Но не бороться до последнего мгновения за спасение того, чему было отдано столько энергии и сил, это было бы не рационально.
– Мы – не успеем. А вы, не исключено, еще сможете. Я предлагаю сделку: вы получаете в свое полное и законное владение страну Аркадия, она же Беловодье. Ты станешь там кем захочешь – царем, султаном, князем мира того. Все ресурсы будут не ворованными, а легальными. В обмен – сохранение вирта.

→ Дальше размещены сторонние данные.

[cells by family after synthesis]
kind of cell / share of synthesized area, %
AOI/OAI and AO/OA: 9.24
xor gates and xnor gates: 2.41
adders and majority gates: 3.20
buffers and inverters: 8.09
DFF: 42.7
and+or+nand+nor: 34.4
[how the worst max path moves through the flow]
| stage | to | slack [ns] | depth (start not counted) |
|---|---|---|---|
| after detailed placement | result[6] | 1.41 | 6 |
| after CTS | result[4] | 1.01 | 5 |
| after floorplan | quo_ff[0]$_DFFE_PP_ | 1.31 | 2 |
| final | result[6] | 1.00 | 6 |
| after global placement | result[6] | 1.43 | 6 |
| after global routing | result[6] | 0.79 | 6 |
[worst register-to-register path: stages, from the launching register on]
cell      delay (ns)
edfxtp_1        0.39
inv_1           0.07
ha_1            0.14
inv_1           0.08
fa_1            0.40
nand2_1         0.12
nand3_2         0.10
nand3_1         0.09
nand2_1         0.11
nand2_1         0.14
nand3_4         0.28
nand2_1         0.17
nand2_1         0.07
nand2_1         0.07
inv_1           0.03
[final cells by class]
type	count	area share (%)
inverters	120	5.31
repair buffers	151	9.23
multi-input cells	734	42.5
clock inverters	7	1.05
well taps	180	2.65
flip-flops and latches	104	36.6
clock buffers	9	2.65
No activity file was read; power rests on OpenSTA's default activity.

– Нет. Карфаген должен быть разрушен.
– Тогда зачем нужна была Аркадия?
– Мы тоже по-своему любили вирт. Хотели напоследок насладиться им.
– Вы – это кто?
– Группа единомышленников.
– Врешь. На самом деле Аркадия использовалась для пропаганды ваших идей. Вот-вот Кропоткин объявит о наступлении царства свободы. Начнется хаос. Вами под шумок будут сняты блокировки на полеты, телепортирование из любой точки, отменен запрет на уникальность личин. Начнется такая неразбериха, что вирт рухнет, как карточный домик. Я правильно излагаю ваш дьявольский план?
– В общих чертах – да.
– И что дальше?
– Виртляне выйдут на улицы реальных городов. Посмотрят на настоящие деревья, глотнут свежего воздуха, вспомнят, как прекрасна Земля. А ночью займутся настоящим, неподдельным сексом. Надеюсь, многим из них не захочется возвращаться в вирт. И уж тем более не захочется его восстанавливать.
– Смешной, наивный юноша… – жалею я Юрчика. – Когда-то такие, как ты, шли в народ, потом совершали революции, позже боролись с их последствиями и готовили контрреволюции…

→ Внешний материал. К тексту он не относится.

--- src/design/tfbt_pkg.sv ---
// shared types and constants of the track flash boundary tagger
// no dependencies; the other design files but tfbt_ram and tfbt_checker refer to this package by scoped names
`default_nettype none

package tfbt_pkg;

	// item operation codes
	typedef enum logic [1:0] {
		OP_CLEAR = 2'd0,
		OP_ADD   = 2'd1,
		OP_TRACK = 2'd2,
		OP_NONE  = 2'd3
	} op_t;

	// configuration register indexes
	localparam logic [2:0] REG_CHARGE_THRESHOLD = 3'd0;
	localparam logic [2:0] REG_MIN_LENGTH       = 3'd1;
	localparam logic [2:0] REG_ANODE_REF        = 3'd2;
	localparam logic [2:0] REG_CATHODE_REF      = 3'd3;
	localparam logic [2:0] REG_ANODE_WIN        = 3'd4;
	localparam logic [2:0] REG_CATHODE_WIN      = 3'd5;
	localparam logic [2:0] REG_Z_WIN            = 3'd6;
	localparam logic [2:0] REG_INV_DRIFT        = 3'd7;

	localparam int CFG_IDX_W  = 3;
	localparam int CFG_DATA_W = 24;

	// offset arithmetic widths (values scaled by 2^16)
	localparam int PROD_W = 41;
	localparam int OFFS_W = 42;
	localparam int DIST_W = 43;

	typedef struct packed {
		logic        [15:0] charge_threshold;
		logic        [15:0] min_length;
		logic signed [18:0] anode_ref;
		logic signed [18:0] cathode_ref;
		logic        [17:0] anode_time_window;
		logic        [17:0] cathode_time_window;
		logic        [14:0] z_window;
		logic        [23:0] inverse_drift;
	} cfg_t;

	typedef enum logic [2:0] {
		ST_IDLE,
		ST_MUL,
		ST_OFFS,
		ST_SCAN,
		ST_DRAIN,
		ST_JUDGE
	} state_t;

	// controller to datapath commands
	typedef struct packed {
		logic load_track;
		logic mul_en;
		logic offs_en;
		logic wr_en;
		logic rd_en;
		logic out_load;
		logic table_empty;
		logic overflow;
	} cmd_t;

	// datapath to controller status
	typedef struct packed {
		logic charge_pass;
	} status_t;

endpackage

`default_nettype wire

--- src/design/tfbt_ctrl.sv ---
// controller: flash table bookkeeping and track scan sequencing
// depends on tfbt_pkg
`default_nettype none

module tfbt_ctrl #(
	parameter int FLASH_SLOTS = 64
) (
	input  wire logic                clk,
	input  wire logic                arst_n,
	input  wire logic                in_valid,
	output logic                     in_stall,
	input  wire logic [1:0]          op,
	output logic                     out_valid,
	input  wire logic                out_stall,
	input  wire tfbt_pkg::status_t   status,
	output tfbt_pkg::cmd_t           cmd,
	output logic [(FLASH_SLOTS > 1 ? $clog2(FLASH_SLOTS) : 1)-1:0] waddr,
	output logic [(FLASH_SLOTS > 1 ? $clog2(FLASH_SLOTS) : 1)-1:0] raddr
);

	localparam int AW = FLASH_SLOTS > 1 ? $clog2(FLASH_SLOTS) : 1;
	localparam int CW = $clog2(FLASH_SLOTS + 1);
	localparam logic [CW-1:0] SLOTS_C = CW'(FLASH_SLOTS);

	tfbt_pkg::state_t state_q, state_d;
	logic [CW-1:0] count_q;
	logic          ovf_q;
	logic [CW-1:0] scan_q;
	logic          drain_q;
	logic          out_valid_q;
	logic          accept;
	logic          scan_last;
	logic          out_free;
	logic          empty;

	assign accept    = in_valid && !in_stall;
	assign empty     = (count_q == '0);
	assign scan_last = ((scan_q + CW'(1)) == count_q);
	assign out_free  = !out_valid_q || !out_stall;

	// next state
	always_comb begin
		state_d = state_q;
		unique case (state_q)
			tfbt_pkg::ST_IDLE: begin
				if (accept && (op == tfbt_pkg::OP_TRACK)) state_d = tfbt_pkg::ST_MUL;
			end
			tfbt_pkg::ST_MUL: state_d = tfbt_pkg::ST_OFFS;
			tfbt_pkg::ST_OFFS: state_d = empty ? tfbt_pkg::ST_JUDGE : tfbt_pkg::ST_SCAN;
			tfbt_pkg::ST_SCAN: begin
				if (scan_last) state_d = tfbt_pkg::ST_DRAIN;
			end
			tfbt_pkg::ST_DRAIN: begin
				if (drain_q) state_d = tfbt_pkg::ST_JUDGE;
			end
			tfbt_pkg::ST_JUDGE: begin
				if (out_free) state_d = tfbt_pkg::ST_IDLE;
			end
			default: state_d = tfbt_pkg::ST_IDLE;
		endcase
	end

	// datapath commands
	always_comb begin
		cmd             = '0;
		cmd.load_track  = accept && (op == tfbt_pkg::OP_TRACK);
		cmd.wr_en       = accept && (op == tfbt_pkg::OP_ADD) && status.charge_pass
			&& (count_q != SLOTS_C);
		cmd.mul_en      = (state_q == tfbt_pkg::ST_MUL);
		cmd.offs_en     = (state_q == tfbt_pkg::ST_OFFS);
		cmd.rd_en       = (state_q == tfbt_pkg::ST_SCAN);
		cmd.out_load    = (state_q == tfbt_pkg::ST_JUDGE) && out_free;
		cmd.table_empty = empty;
		cmd.overflow    = ovf_q;
	end

	assign in_stall  = (state_q != tfbt_pkg::ST_IDLE);
	assign out_valid = out_valid_q;
	assign waddr     = count_q[AW-1:0];
	assign raddr     = scan_q[AW-1:0];

	// state, table bookkeeping and scan counters
	always_ff @(posedge clk or negedge arst_n) begin
		if (!arst_n) begin
			state_q     <= tfbt_pkg::ST_IDLE;
			count_q     <= '0;
			ovf_q       <= 1'b0;
			scan_q      <= '0;
			drain_q     <= 1'b0;
			out_valid_q <= 1'b0;
		end else begin
			state_q <= state_d;
			if (accept && (op == tfbt_pkg::OP_CLEAR)) begin
				count_q <= '0;
				ovf_q   <= 1'b0;
			end else if (accept && (op == tfbt_pkg::OP_ADD) && status.charge_pass) begin
				if (count_q == SLOTS_C) ovf_q <= 1'b1;
				else count_q <= count_q + CW'(1);
			end
			if (state_q == tfbt_pkg::ST_SCAN) scan_q <= scan_q + CW'(1);
			else scan_q <= '0;
			drain_q <= (state_q == tfbt_pkg::ST_DRAIN) && !drain_q;
			if (cmd.out_load) out_valid_q <= 1'b1;
			else if (!out_stall) out_valid_q <= 1'b0;
		end
	end

endmodule

`default_nettype wire

--- config.mk ---
export PLATFORM = sky130hd
export DESIGN_NAME = tfbt_ctrl
export DESIGN_NICKNAME = d
export VERILOG_FILES = /design/src/design/tfbt_pkg.sv /design/src/design/tfbt_ctrl.sv
export SDC_FILE = /design/constraint.sdc
export NUM_CORES = 1
export LEC_CHECK = 0
export BUFFER_PORTS_ARGS = -buffer_cell sky130_fd_sc_hd__buf_4
export CELL_PAD_IN_SITES_DETAIL_PLACEMENT = 0
export CELL_PAD_IN_SITES_GLOBAL_PLACEMENT = 1
export CORE_ASPECT_RATIO = 1.1
export CORE_UTILIZATION = 40
export DETAILED_ROUTE_END_ITERATION = 7
export PLACE_DENSITY = 0.77
export SLEW_MARGIN = 30
export SYNTH_ARGS = -nofsm -noshare
export SYNTH_HDL_FRONTEND = slang
export SYNTH_SLANG_ARGS = --single-unit
--- constraint.sdc ---
create_clock -name clk -period 1.9 [get_ports clk]
set_input_delay 0.285 -clock clk [delete_from_list [all_inputs] [get_ports clk]]
set_output_delay 0.285 -clock clk [all_outputs]
set_load 0.02 [all_outputs]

– Лучше быть наивным, чем расчетливым.
– А еще лучше – разумным. В данном случае было бы разумно все мне рассказать.
– Да я и так вроде бы все уже…
– Ты не признался, что именно ты и есть Террорист. Ты не сообщил, кто остальные Заратустры и где искать Кропоткина. Ты не сказал, сколько всего романтиков участвует в заговоре против вирта. Я что, должен прострелить ногу Клеопатре, чтобы ты начал говорить?

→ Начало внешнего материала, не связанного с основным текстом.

## config.mk

```make
export PLATFORM = sky130hd
export DESIGN_NAME = tfbt_dp
export DESIGN_NICKNAME = d
export VERILOG_FILES = /design/src/design/tfbt_pkg.sv /design/src/design/tfbt_ram.sv /design/src/design/tfbt_dp.sv
export SDC_FILE = /design/constraint.sdc
export NUM_CORES = 2
export LEC_CHECK = 0
export ABC_CLOCK_PERIOD_IN_PS = 14600
export BUFFER_PORTS_ARGS = -buffer_cell sky130_fd_sc_hd__buf_2
export CAP_MARGIN = 20
export CORE_MARGIN = 3
export CORE_UTILIZATION = 55
export DETAILED_ROUTE_END_ITERATION = 10
export PLACE_DENSITY = 0.71
export SLEW_MARGIN = 20
export SYNTH_ARGS = -nofsm -noshare
export SYNTH_HDL_FRONTEND = slang
export SYNTH_SLANG_ARGS = --single-unit
```

## constraint.sdc

```tcl
create_clock -name clk -period 14.6 [get_ports clk]
set_input_delay 0.73 -clock clk [delete_from_list [all_inputs] [get_ports clk]]
set_output_delay 0.73 -clock clk [all_outputs]
set_load 0.05 [all_outputs]
```

## src/design/tfbt_pkg.sv

```systemverilog
// shared types and constants of the track flash boundary tagger
// no dependencies; the other design files but tfbt_ram and tfbt_checker refer to this package by scoped names
`default_nettype none

package tfbt_pkg;

	// item operation codes
	typedef enum logic [1:0] {
		OP_CLEAR = 2'd0,
		OP_ADD   = 2'd1,
		OP_TRACK = 2'd2,
		OP_NONE  = 2'd3
	} op_t;

	// configuration register indexes
	localparam logic [2:0] REG_CHARGE_THRESHOLD = 3'd0;
	localparam logic [2:0] REG_MIN_LENGTH       = 3'd1;
	localparam logic [2:0] REG_ANODE_REF        = 3'd2;
	localparam logic [2:0] REG_CATHODE_REF      = 3'd3;
	localparam logic [2:0] REG_ANODE_WIN        = 3'd4;
	localparam logic [2:0] REG_CATHODE_WIN      = 3'd5;
	localparam logic [2:0] REG_Z_WIN            = 3'd6;
	localparam logic [2:0] REG_INV_DRIFT        = 3'd7;

	localparam int CFG_IDX_W  = 3;
	localparam int CFG_DATA_W = 24;

	// offset arithmetic widths (values scaled by 2^16)
	localparam int PROD_W = 41;
	localparam int OFFS_W = 42;
	localparam int DIST_W = 43;

	typedef struct packed {
		logic        [15:0] charge_threshold;
		logic        [15:0] min_length;
		logic signed [18:0] anode_ref;
		logic signed [18:0] cathode_ref;
		logic        [17:0] anode_time_window;
		logic        [17:0] cathode_time_window;
		logic        [14:0] z_window;
		logic        [23:0] inverse_drift;
	} cfg_t;

	typedef enum logic [2:0] {
		ST_IDLE,
		ST_MUL,
		ST_OFFS,
		ST_SCAN,
		ST_DRAIN,
		ST_JUDGE
	} state_t;

	// controller to datapath commands
	typedef struct packed {
		logic load_track;
		logic mul_en;
		logic offs_en;
		logic wr_en;
		logic rd_en;
		logic out_load;
		logic table_empty;
		logic overflow;
	} cmd_t;

	// datapath to controller status
	typedef struct packed {
		logic charge_pass;
	} status_t;

endpackage

`default_nettype wire

```

## src/design/tfbt_ram.sv

```systemverilog
// generic single write port ram with registered read
// no dependencies
`default_nettype none

module tfbt_ram #(
	parameter int WIDTH = 35,
	parameter int DEPTH = 64
) (
	input  wire logic                                    clk,
	input  wire logic                                    we,
	input  wire logic [(DEPTH > 1 ? $clog2(DEPTH) : 1)-1:0] waddr,
	input  wire logic [WIDTH-1:0]                        wdata,
	input  wire logic                                    re,
	input  wire logic [(DEPTH > 1 ? $clog2(DEPTH) : 1)-1:0] raddr,
	output logic      [WIDTH-1:0]                        rdata
);

	logic [WIDTH-1:0] mem_q [DEPTH];

	// write and registered read
	always_ff @(posedge clk) begin
		if (we) begin
			mem_q[waddr] <= wdata;
		end
		if (re) begin
			rdata <= mem_q[raddr];
		end
	end

endmodule

`default_nettype wire

```

## src/design/tfbt_dp.sv

```systemverilog
// datapath: flash memory, offset arithmetic, closest flash search, result register
// depends on tfbt_pkg and tfbt_ram
`default_nettype none

module tfbt_dp #(
	parameter int FLASH_SLOTS = 64
) (
	input  wire logic                clk,
	input  wire logic                arst_n,
	input  wire tfbt_pkg::cfg_t      cfg,
	input  wire tfbt_pkg::cmd_t      cmd,
	output tfbt_pkg::status_t        status,
	input  wire logic [(FLASH_SLOTS > 1 ? $clog2(FLASH_SLOTS) : 1)-1:0] waddr,
	input  wire logic [(FLASH_SLOTS > 1 ? $clog2(FLASH_SLOTS) : 1)-1:0] raddr,
	input  wire logic signed [18:0]  flash_time,
	input  wire logic signed [15:0]  flash_z,
	input  wire logic        [15:0]  flash_charge,
	input  wire logic signed [15:0]  start_x,
	input  wire logic signed [15:0]  start_y,
	input  wire logic signed [15:0]  start_z,
	input  wire logic signed [15:0]  end_x,
	input  wire logic signed [15:0]  end_y,
	input  wire logic signed [15:0]  end_z,
	input  wire logic        [15:0]  track_length,
	output logic                     tagged_res,
	output logic                     length_ok,
	output logic             [3:0]   test_mask,
	output logic                     table_empty,
	output logic                     flash_overflow
);

	localparam int PW = tfbt_pkg::PROD_W;
	localparam int OW = tfbt_pkg::OFFS_W;
	localparam int DW = tfbt_pkg::DIST_W;

	// track registers
	logic signed [15:0] xa_q, xc_q;
	logic signed [16:0] zsum_q;
	logic               pos_q, len_ok_q;
	logic signed [PW-1:0] prod_a_q, prod_c_q;
	logic signed [OW-1:0] off_a_q, off_c_q;

	// scan pipeline
	logic               v_s1, v_s2;
	logic [34:0]        rdata;
	logic signed [18:0] rt;
	logic signed [15:0] rz;
	logic [DW-1:0]      dist_a_s2, dist_c_s2;
	logic signed [15:0] z_s2;
	logic               found_a_q, found_c_q;
	logic [DW-1:0]      best_a_q, best_c_q;
	logic signed [15:0] bz_a_q, bz_c_q;

	// result register
	logic       tagged_q, len_q, empty_q, ovf_q;
	logic [3:0] mask_q;

	logic signed [16:0] dx;
	logic               start_top;
	logic signed [15:0] top_x, bot_x;
	logic signed [OW-1:0] ref_a_ext, ref_c_ext;
	logic signed [DW-1:0] t_ext, diff_a, diff_c;
	logic [DW-1:0]      abs_a, abs_c;
	logic               hit_a, hit_c;
	logic [3:0]         mask_d;

	assign status.charge_pass = (flash_charge > cfg.charge_threshold);

	// flash table storage, time and z packed together
	tfbt_ram #(
		.WIDTH(35),
		.DEPTH(FLASH_SLOTS)
	) u_ram (
		.clk  (clk),
		.we   (cmd.wr_en),
		.waddr(waddr),
		.wdata({flash_time, flash_z}),
		.re   (cmd.rd_en),
		.raddr(raddr),
		.rdata(rdata)
	);

	assign rt = rdata[34:16];
	assign rz = rdata[15:0];

	// orientation: start is top only if its y is strictly higher
	assign start_top = (start_y > end_y);
	assign top_x     = start_top ? start_x : end_x;
	assign bot_x     = start_top ? end_x : start_x;
	assign dx        = 17'(bot_x) - 17'(top_x);

	// latch track, anode lane uses top x when drifting positive
	always_ff @(posedge clk) begin
		if (cmd.load_track) begin
			pos_q    <= !dx[16] && (dx != 17'sd0);
			xa_q     <= (!dx[16] && (dx != 17'sd0)) ? top_x : bot_x;
			xc_q     <= (!dx[16] && (dx != 17'sd0)) ? bot_x : top_x;
			zsum_q   <= 17'(start_z) + 17'(end_z);
			len_ok_q <= (track_length >= cfg.min_length);
		end
	end

	// x times inverse drift, then reference removed
	assign ref_a_ext = OW'(signed'({cfg.anode_ref, 16'h0}));
	assign ref_c_ext = OW'(signed'({cfg.cathode_ref, 16'h0}));

	always_ff @(posedge clk) begin
		if (cmd.mul_en) begin
			prod_a_q <= PW'(xa_q * signed'({1'b0, cfg.inverse_drift}));
			prod_c_q <= PW'(xc_q * signed'({1'b0, cfg.inverse_drift}));
		end
		if (cmd.offs_en) begin
			off_a_q <= OW'(prod_a_q) - ref_a_ext;
			off_c_q <= OW'(prod_c_q) - ref_c_ext;
		end
	end

	// distance of one flash from each lane's offset
	assign t_ext  = DW'(signed'({rt, 16'h0}));
	assign diff_a = DW'(off_a_q) - t_ext;
	assign diff_c = DW'(off_c_q) - t_ext;
	assign abs_a  = diff_a[DW-1] ? DW'(-diff_a) : DW'(diff_a);
	assign abs_c  = diff_c[DW-1] ? DW'(-diff_c) : DW'(diff_c);

	always_ff @(posedge clk) begin
		if (v_s1) begin
			dist_a_s2 <= abs_a;
			dist_c_s2 <= abs_c;
			z_s2      <= rz;
		end
	end

	// running minimum, first flash kept on ties
	always_ff @(posedge clk or negedge arst_n) begin
		if (!arst_n) begin
			v_s1      <= 1'b0;
			v_s2      <= 1'b0;
			found_a_q <= 1'b0;
			found_c_q <= 1'b0;
		end else begin
			v_s1 <= cmd.rd_en;
			v_s2 <= v_s1;
			if (cmd.offs_en) begin
				found_a_q <= 1'b0;
				found_c_q <= 1'b0;
			end else if (v_s2) begin
				if (!found_a_q || (dist_a_s2 < best_a_q)) found_a_q <= 1'b1;
				if (!found_c_q || (dist_c_s2 < best_c_q)) found_c_q <= 1'b1;
			end
		end
	end

	always_ff @(posedge clk) begin
		if (v_s2 && (!found_a_q || (dist_a_s2 < best_a_q))) begin
			best_a_q <= dist_a_s2;
			bz_a_q   <= z_s2;
		end
		if (v_s2 && (!found_c_q || (dist_c_s2 < best_c_q))) begin
			best_c_q <= dist_c_s2;
			bz_c_q   <= z_s2;
		end
	end

	// window tests on the best flash of each lane
	function automatic logic z_pass(input logic signed [16:0] zsum,
		input logic signed [15:0] z, input logic [14:0] zw);
		logic signed [17:0] dz2;
		logic signed [17:0] zw2;
		begin
			dz2 = 18'(zsum) - 18'(signed'({z, 1'b0}));
			zw2 = signed'({2'b00, zw, 1'b0});
			z_pass = (dz2 > -zw2) && (dz2 < zw2);
		end
	endfunction

	assign hit_a = found_a_q && (best_a_q < DW'({cfg.anode_time_window, 16'h0}))
		&& z_pass(zsum_q, bz_a_q, cfg.z_window);
	assign hit_c = found_c_q && (best_c_q < DW'({cfg.cathode_time_window, 16'h0}))
		&& z_pass(zsum_q, bz_c_q, cfg.z_window);

	assign mask_d = !len_ok_q ? 4'b0000 :
		pos_q ? {hit_c, 1'b0, 1'b0, hit_a} : {1'b0, hit_c, hit_a, 1'b0};

	// result register
	always_ff @(posedge clk) begin
		if (cmd.out_load) begin
			mask_q   <= mask_d;
			tagged_q <= (mask_d != 4'b0000);
			len_q    <= len_ok_q;
			empty_q  <= cmd.table_empty;
			ovf_q    <= cmd.overflow;
		end
	end

	assign tagged_res     = tagged_q;
	assign length_ok      = len_q;
	assign test_mask      = mask_q;
	assign table_empty    = empty_q;
	assign flash_overflow = ovf_q;

endmodule

`default_nettype wire

```

==> reports/qor.csv <==
stage,metric,value,unit
cts,clk_pin_slew,0.06,ns
routing,wirelength,356000,um
worst_setup_path,required,15.32,ns
sta,timing.slew.headroom,24.0,%
logic_synthesis,synth_top_area_share,57.2,%
grt,track_usage,26.9,%
sta,fin_skew,0.0977,ns
worst_setup_path,ff2ff_path_depth,23,
placement,gp_congestion,0.897,
worst_setup_path,regToRegEndpoint,prod_c_q[39],
logic_synthesis,synth.area.top_cells,"edfxtp_1, mux4_2, fa_1",
routing,antenna_left,0,
cts,cts.hold.buffers_added,3,
worst_setup_path,startpoint,xc_q[4],
floorplanning,die_area,266000,um^2
sta,setup_viol,0,
grt,overflow,0,
routing,routed_via_density,6.20,
logic_synthesis,synth-edff-count,2720,
floorplanning,io_pins,339,
logic_synthesis,synth_cells,9391,
placement,portBuffers,338,
placement,hpwl,225000,um
worst_setup_path,path_max_fanout,24,
floorplanning,initial_utilization,55.5,%
logic_synthesis,ys_ff_latch,2724,
worst_setup_path,crit_end,prod_c_q[39],
routing,wl_per_cell,26.6,um
logic_synthesis,yosysSeqAreaShare,57.2,%
finish,n_fill_cell,18441,
logic_synthesis,synth_most_common_cell,edfxtp_1,
hold_path,hp-class,input pin to flop,
grt,grt_pass1_wl,534000,um
floorplanning,row_count,186,
sta,slew_violations,0,
floorplanning,fp.dieW,516,um
finish,layout-drive-gt1-share,17.1,%
job,cap_violations,0,
cts,cts_buffers,291,
run_status,status,finished clean,
cts,cts_max_level,5,
routing,via_count,82964,
sta,finalHoldViolCount,0,
cts,root_buffer,clkbuf_16,
worst_setup_path,worst-endpoint-arrival,8.91,ns
routing,drt_iter0_drc,8947,
finish,fin_nets,11392,
worst_setup_path,critPathLaunchType,flop,
worst_setup_path,r2r_slack,6.42,ns
sta,min_period_over_period,56.1,%
logic_synthesis,async_reset_ff_share,0.147,%
grt,grt_max_degree,118,
hold_path,hold_start,cmd[5],
cts,clk_path_buf_depth,4,
sta,rsz0062_at_grt,false,
worst_setup_path,cp-end-kind,flop,
worst_setup_path,regToRegStartpoint,xc_q[4],
floorplanning,die_y,516,um
logic_synthesis,ys_warn_count,0,
cts,cts_sinks,2724,
logic_synthesis,yosys-top-cells-count,"edfxtp_1, inv_1, mux4_2",
sta,fmax,122,MHz
cts,cts_resized,0,
cts,post_cts_buffers,0,
grt,antenna_found_initial,42,
floorplanning,core_area,258000,um^2
finish,seq_area,81800,um^2
routing,firstDrtPassIters,8,
logic_synthesis,syn-cell-area,143000,um^2
logic_synthesis,synth_cell_types,86,
sta,setup_tns,0,ns
logic_synthesis,syn_area_per_cell,15.2,um^2
routing,drc,0,
logic_synthesis,synth_ff_type,edfxtp_1,
sta,period_minus_slack,8.18,ns
worst_setup_path,worstSetupPathType,flop to flop,
sta,tightest_slew,1.14,ns
cts,worstSkewPairLatency,0.94,ns
logic_synthesis,synth_top_area_cell,edfxtp_1,
logic_synthesis,syn_nets,10998,
finish,syn_to_final_growth,10.6,%
grt,grt_pass1_vias,84644,
finish,multi_input_area,55900,um^2
cts,cts_tree,done,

Через зеркальце заднего вида в меня буквально вонзается взгляд Клео, полный ненависти. Я давно заметил: женская любовь в отличие от мужской трансцендирует не к равнодушию, а к ненависти.
– Нас семь человек, семь друзей, решивших спасти мир от вирта. Есть программисты высочайшей квалификации – они обеспечили ресурсами Аркадию; разработали апплеты, позволяющие нарушать Хартию, и кирасы, защищающие от выстрелов копов. Кропоткин – один из нас. Собственно говоря, единственное, чего ты не знаешь, – это реал-адреса моих друзей. Но если даже я сейчас скажу, где их искать, это не поможет. Помимо романтиков, как ты нас называешь, через три часа в вирт выйдут десятки призраков Кропоткина. Они объявят, что радостный день настал. Ну, будет их немного меньше – что из того?
– Призраков?
– Когда-то программы, полностью имитирующие виртлян, использовались для рекламы товаров в вирте, но потом были запрещены Хартией.
– Всех призраков можно уничтожить, и твои друзья-программисты наверняка знают как.
– У каждого призрака своя система защиты, свой укромный уголок на страницах вирта, выбранный им в авторежиме, и свой пароль, комбинация случайных символов, которую не знает даже создатель призраков. Мы при всем желании не сможем их уничтожить.
Неужели обыватели стали настолько предусмотрительными? Все, что говорит Юрчик, похоже на правду. Хотя если бы за уничтожение вирта взялись мы сами, Хранители, то действовали бы еще эффективнее.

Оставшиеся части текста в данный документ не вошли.